De flamboyante boekhandelaar Marcel Brocatus overleed afgelopen week op zijn 90ste. In ‘tScheldt kon u al een biografisch portret aantreffen. Dit is een korte persoonlijke getuigenis over mijn omgang met Marcel.

Toen ik in 2003 mee aan boord kwam bij ‘tScheldt gebeurde dat rechtstreeks via hoofdredacteur Bert Murrath, die als geen ander iemand wist te ronselen. Via zijn dwingend enthousiasme kon hij pennen in beweging krijgen. Marcel Brocatus was de aimabele redactiesecretaris die zo zijn accenten wist te leggen via zijn inzicht, zijn ervaring en zijn belezenheid. Zijn constante rustige humeur zorgde voor een stabiliteit die de wereld om hem heen hielp draaien. Hij werd ‘de man met 1 miljoen boeken’ genoemd. Soms had ik het over een filosofische stroming en onderwijl zat Marcel beamend te knikken. Een week later had hij ‘iets dat me zou kunnen interesseren’. Dat bleek dan een kartonnen doos te zijn die gevuld was met enkele boeken die inderdaad handelden over het onderwerp dat we toen hadden besproken. De rest van de doos was meestal bedrukt papier dat over heel wat anders ging. Marcel maakte een prijsje en je bleef achter met de vraag wat in ‘s hemelsnaam te doen met de werken die je niet per se had besteld. Toch zat hij dichter bij wat je zocht dan meteen merkbaar was.

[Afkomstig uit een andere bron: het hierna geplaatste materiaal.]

Context: an optimization exercise on an open-source flow, tuned for small area. The choices shown serve that exercise and are no tape-out recipe.
At most, simulation tests tie the RTL to the original design; equivalence was not proved.
Only the layout flow was run in runs 2 and 3; the RTL was not checked for function there.
No activity file was given, so power comes from the tool's default toggle rates.

`flow/design.v`:
```
module ps1_sampler (
    input  wire [9:0] sum,
    output wire       ge3,
    output wire       valid
);
    assign ge3   = (sum[9:2] != 8'd0) || (sum[1:0] == 2'd3);
    assign valid = ge3 && (sum != 10'd765);
endmodule
module ps1_weak (
    input  wire       clk,
    input  wire       rst,
    input  wire       wake,
    output wire       adc_start,
    input  wire       adc_busy,
    input  wire [7:0] adc_data,
    output wire       line_drv_low,
    output wire [1:0] status,
    output wire       tx_done_o,
    output wire       sleep
);
    localparam ST_OFF = 2'b00, ST_ACTIVITY = 2'b01, ST_SUCCESS = 2'b10, ST_ERROR = 2'b11;
    localparam SLEEP = 3'd0, START = 3'd1, WAIT = 3'd2, DONE = 3'd3, HIGH = 3'd4, LOW = 3'd5;
    reg [2:0] ws;
    reg [4:0] t;
    reg [9:0] acc;
    reg [1:0] stat;
    wire t_exp   = (t == 5'd1);
    wire hold    = (stat == ST_ERROR);
    wire acc_ge3, valid;
    wire acc_lt3 = !acc_ge3;
    ps1_sampler u_val (.sum(acc), .ge3(acc_ge3), .valid(valid));
    wire [9:0] addend = (ws == WAIT) ? {2'b00, adc_data} : {8'hff, hold, 1'b1};
    wire [9:0] acc_sum = acc + addend;
    wire [4:0] t_dec   = t - 1'b1;
    reg [2:0] n_ws;
    reg [4:0] n_t;
    reg [9:0] n_acc;
    reg [1:0] n_stat;
    always @(*) begin
        n_ws   = ws;
        n_t    = t_dec;
        n_acc  = acc;
        n_stat = stat;
        case (ws)
            SLEEP: if (wake) begin
                n_ws  = START;
                n_acc = 10'd0;
                n_t   = 5'd3;
            end
            START: begin
                n_ws = WAIT;
                n_t  = t;
            end
            WAIT: if (!adc_busy) begin
                n_acc = acc_sum;
                n_ws  = t_exp ? DONE : START;
            end else begin
                n_t = t;
            end
            DONE: begin
                n_ws = LOW;
                if (valid) begin
                    n_t    = 5'd24;
                    n_stat = ST_ACTIVITY;
                end else begin
                    n_t    = 5'd2;
                    n_acc  = 10'd551;
                    n_stat = ST_ERROR;
                end
            end
            LOW: if (t_exp) begin
                n_t = 5'd2;
                if (!hold)
                    n_ws = HIGH;
                else if (acc_lt3)
                    n_ws = SLEEP;
                else
                    n_acc = acc_sum;
            end
            default: begin   
                if (stat == ST_SUCCESS)
                    n_ws = SLEEP;
                else if (t_exp) begin
                    n_t = 5'd2;
                    if (acc_lt3)
                        n_stat = ST_SUCCESS;
                    else begin
                        n_ws  = LOW;
                        n_acc = acc_sum;
                    end
                end
            end
        endcase
    end
    always @(posedge clk) begin
        if (rst) begin
            ws   <= SLEEP;
            stat <= ST_OFF;
        end else begin
            ws   <= n_ws;
            stat <= n_stat;
        end
        t   <= n_t;
        acc <= n_acc;
    end
    assign adc_start    = (ws == START);
    assign line_drv_low = (ws == LOW);
    assign status       = stat;
    assign tx_done_o    = (stat == ST_SUCCESS);
    assign sleep        = (ws == SLEEP);
endmodule
module ps1_master (
    input  wire        clk,
    input  wire        rst,
    input  wire        wake,
    input  wire        line_in,
    output wire        adc_start,
    input  wire        adc_busy,
    input  wire [7:0]  adc_data,
    output wire        charge_en_o,
    output wire        retry_o,
    output wire [1:0]  status,
    output wire [2:0]  dec_state,
    output wire [15:0] edge_count,
    output wire        sleep
);
    localparam ST_OFF = 2'b00, ST_ACTIVITY = 2'b01, ST_SUCCESS = 2'b10, ST_ERROR = 2'b11;
    localparam D_IDLE = 3'd0, D_VERIFY = 3'd1, D_READING = 3'd2, D_TIMEOUT = 3'd3, D_ERROR = 3'd4;
    localparam M_SLEEP = 3'd0, M_DECODE = 3'd1, M_START = 3'd2, M_WAIT = 3'd3, M_DONE = 3'd4;
    localparam [10:0] OVF_INIT = 11'h7ff, OVF_LAST = 11'h22c;
    reg [2:0]  dec_st;
    reg [9:0]  edge_cnt;
    reg [1:0]  idle_cnt;
    reg [10:0] win;
    reg [10:0] ovf_q;
    reg        sync1, sync2, line_p;
    reg        thr_sel;
    reg        charge;
    reg [1:0]  stat_m;
    reg [2:0]  m_st;
    reg  [1:0] smp_z;
    reg        smp_a;
    wire       smp_valid = (smp_z == 2'd3) && !smp_a;
    wire       keep      = (edge_cnt < 10'd232) && !win[10];
    wire st_start = (m_st == M_START);
    wire st_wait  = (m_st == M_WAIT);
    wire take     = st_wait && !adc_busy;
    wire [7:0]  add_lo  = st_start ? ~edge_cnt[7:0] : st_wait ? (adc_data & {8{~adc_busy}}) : 8'hff;
    wire [10:0] win_sum = win + {{3{~st_wait}}, add_lo} + st_start;
    wire [2:0]  z_sum   = {1'b0, smp_z} + {1'b0, adc_data[1:0]};
    reg [2:0]  n_dec_st;
    reg [9:0]  n_edge_cnt;
    reg [1:0]  n_idle_cnt;
    reg [10:0] n_win;
    reg        n_thr_sel, n_charge;
    reg [1:0]  n_stat_m;
    reg [2:0]  n_m_st;
    reg        rst_cmd, line_s, fall, win_exp, ovf, idle_inc;
    always @(*) begin
        n_dec_st   = dec_st;
        n_edge_cnt = edge_cnt;
        n_idle_cnt = idle_cnt;
        n_win      = win_sum;
        n_thr_sel  = thr_sel;
        n_charge   = charge;
        n_stat_m   = stat_m;
        n_m_st     = m_st;
        rst_cmd    = 1'b0;
        idle_inc   = 1'b0;
        case (m_st)
            M_SLEEP: if (wake) begin
                n_m_st   = M_DECODE;
                n_stat_m = ST_ACTIVITY;
                rst_cmd  = 1'b1;
            end
            M_DECODE: begin
                if (dec_st == D_ERROR) begin
                    n_charge = 1'b0;
                    n_stat_m = ST_ERROR;
                    n_m_st   = M_SLEEP;
                end else if (dec_st == D_TIMEOUT) begin
                    n_m_st     = M_START;
                    n_win      = thr_sel ? 11'd18 : 11'd9;
                    n_idle_cnt = 2'd0;
                end
            end
            M_START: n_m_st = M_WAIT;
            M_WAIT: if (!adc_busy) begin
                if (idle_cnt == 2'd2)
                    n_m_st = M_DONE;
                else begin
                    n_m_st   = M_START;
                    idle_inc = 1'b1;
                end
            end
            default: begin   
                if (!smp_valid) begin
                    n_charge = 1'b0;
                    n_stat_m = ST_ERROR;
                    n_m_st   = M_SLEEP;
                end else if (keep) begin
                    n_charge  = 1'b1;
                    n_thr_sel = 1'b1;
                    n_stat_m  = ST_ACTIVITY;
                    n_m_st    = M_DECODE;
                    rst_cmd   = 1'b1;
                end else begin
                    n_charge  = 1'b0;
                    n_thr_sel = 1'b0;
                    n_stat_m  = ST_SUCCESS;
                    n_m_st    = M_SLEEP;
                end
            end
        endcase
        line_s  = sync2;
        fall    = line_p && !line_s;
        win_exp = (dec_st == D_VERIFY || dec_st == D_READING) && (win == 11'd1);
        ovf     = (ovf_q == OVF_LAST);
        if (rst_cmd) begin
            n_dec_st   = D_IDLE;
            n_edge_cnt = 10'd0;
            n_idle_cnt = 2'd0;
        end
        if (fall) begin
            if (n_dec_st == D_IDLE) begin
                n_win    = 11'd8;
                n_dec_st = D_VERIFY;
            end else if (n_dec_st == D_READING) begin
                n_edge_cnt = n_edge_cnt + 1'b1;
            end
        end
        if (win_exp) begin
            if (n_dec_st == D_VERIFY) begin
                if (line_s)
                    n_dec_st = D_IDLE;
                else begin
                    n_edge_cnt = 10'd0;
                    n_win      = 11'd1048;
                    n_dec_st   = D_READING;
                end
            end else if (n_dec_st == D_READING) begin
                n_dec_st = line_s ? D_TIMEOUT : D_ERROR;
            end
        end
        if (ovf && n_dec_st == D_IDLE) begin
            idle_inc = 1'b1;
            if (n_idle_cnt == 2'd2)
                n_dec_st = D_ERROR;
        end
        if (idle_inc)
            n_idle_cnt = n_idle_cnt + 1'b1;
    end
    always @(posedge clk) begin
        if (rst) begin
            dec_st   <= D_IDLE;
            edge_cnt <= 10'd0;
            idle_cnt <= 2'd0;
            ovf_q    <= OVF_INIT;
            sync1    <= 1'b1;
            sync2    <= 1'b1;
            line_p   <= 1'b1;
            thr_sel  <= 1'b0;
            charge   <= 1'b0;
            stat_m   <= ST_OFF;
            m_st     <= M_SLEEP;
        end else begin
            dec_st   <= n_dec_st;
            edge_cnt <= n_edge_cnt;
            idle_cnt <= n_idle_cnt;
            ovf_q    <= ovf ? OVF_INIT : {ovf_q[9:0], ovf_q[10] ^ ovf_q[8]};
            sync1    <= line_in;
            sync2    <= sync1;
            line_p   <= line_s;
            thr_sel  <= n_thr_sel;
            charge   <= n_charge;
            stat_m   <= n_stat_m;
            m_st     <= n_m_st;
        end
        win <= n_win;
        if (m_st == M_DECODE) begin
            smp_z <= 2'd0;
            smp_a <= 1'b1;
        end else if (take) begin
            smp_z <= (adc_data[7:2] != 6'd0 || z_sum[2]) ? 2'd3 : z_sum[1:0];
            smp_a <= smp_a && (adc_data == 8'hff);
        end
    end
    assign adc_start   = (m_st == M_START);
    assign charge_en_o = charge;
    assign retry_o     = charge;
    assign status      = stat_m;
    assign dec_state   = dec_st;
    assign edge_count  = {6'd0, edge_cnt};
    assign sleep       = (m_st == M_SLEEP);
endmodule
module ps1_core (
    input  wire        clk,
    input  wire        rst,
    input  wire        wake_w,
    output wire        adc_start_w,
    input  wire        adc_busy_w,
    input  wire [7:0]  adc_data_w,
    output wire        line_drv_low,
    output wire [1:0]  status_w,
    output wire        tx_done_w,
    output wire        sleep_w,
    input  wire        wake_m,
    input  wire        line_in,
    output wire        adc_start_m,
    input  wire        adc_busy_m,
    input  wire [7:0]  adc_data_m,
    output wire        charge_en,
    output wire        retry_m,
    output wire [1:0]  status_m,
    output wire [2:0]  dec_state,
    output wire [15:0] edge_count,
    output wire        sleep_m
);
    ps1_weak u_weak (
        .clk(clk), .rst(rst), .wake(wake_w),
        .adc_start(adc_start_w), .adc_busy(adc_busy_w), .adc_data(adc_data_w),
        .line_drv_low(line_drv_low), .status(status_w), .tx_done_o(tx_done_w),
        .sleep(sleep_w)
    );
    ps1_master u_master (
        .clk(clk), .rst(rst), .wake(wake_m), .line_in(line_in),
        .adc_start(adc_start_m), .adc_busy(adc_busy_m), .adc_data(adc_data_m),
        .charge_en_o(charge_en), .retry_o(retry_m), .status(status_m),
        .dec_state(dec_state), .edge_count(edge_count), .sleep(sleep_m)
    );
endmodule
```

Over zijn periode in de liberale politiek kon hij gezapig uitweiden en op zijn kaartje prijkte steevast ‘plaatsvervangend senator’. Hij was altijd bereikbaar, aanspreekbaar en aaibaar. De grap ging dat hij er al jaren hetzelfde uitzag. Zag jij er op zijn leeftijd jonger uit of had hij er net altijd al uitgezien als een oude vent? Deze amusante omschrijving nam hij met graagte zelf over. Marcel was niet radicaal, maar stond wel op zijn strepen als Vlaming die zijn klassiekers beheerste. Trots op tradities en gesteund door het geschreven woord verdedigde hij zijn gegrondheid. Op hoge leeftijd steunde hij zelfs letterlijk op zijn boeken in zijn kleiner geworden maar des te gevulder boekenwinkeltje. Altijd in pak met het herkenbare baardje en de klinkende stem. Een fenomeen, Marcel.

Hij was tevens actief binnen de Odd Fellows, een genootschap met humanitaire doeleinden dat zich richt op ‘vertrouwen, verdieping en verbinding’ (Engels van oorsprong in de 18de eeuw en in België georganiseerd sinds 1911). Marcel was goed op de hoogte van filosofie, wetenschap en religie en hun esoterische verwevenheid. Het was in die kringen eromheen dat ik hem voor het eerst ontmoette, wellicht rond 1990. Later zagen we elkaar terug in de politieke cenakels en daarna weer in enkele journalistieke middens. Uiteindelijk troffen we elkaar bij ‘tScheldt tot zijn band met Bert Murrath door een misverstand uitrafelde. Persoonlijk maakte ik dat ook een paar keer mee. Dat hoort misschien wel zo op een satireschip dat gevaarlijke zeeën bevaart. Zoals ik hem een derde van zijn leven kende, bleef Marcel bovenal zichzelf, onverstoorbaar zonder anderen te storen, met een guitig gebrachte kwinkslag én met een wijsheid die niettegenstaande zijn massa boeken van veel dieper leek te komen.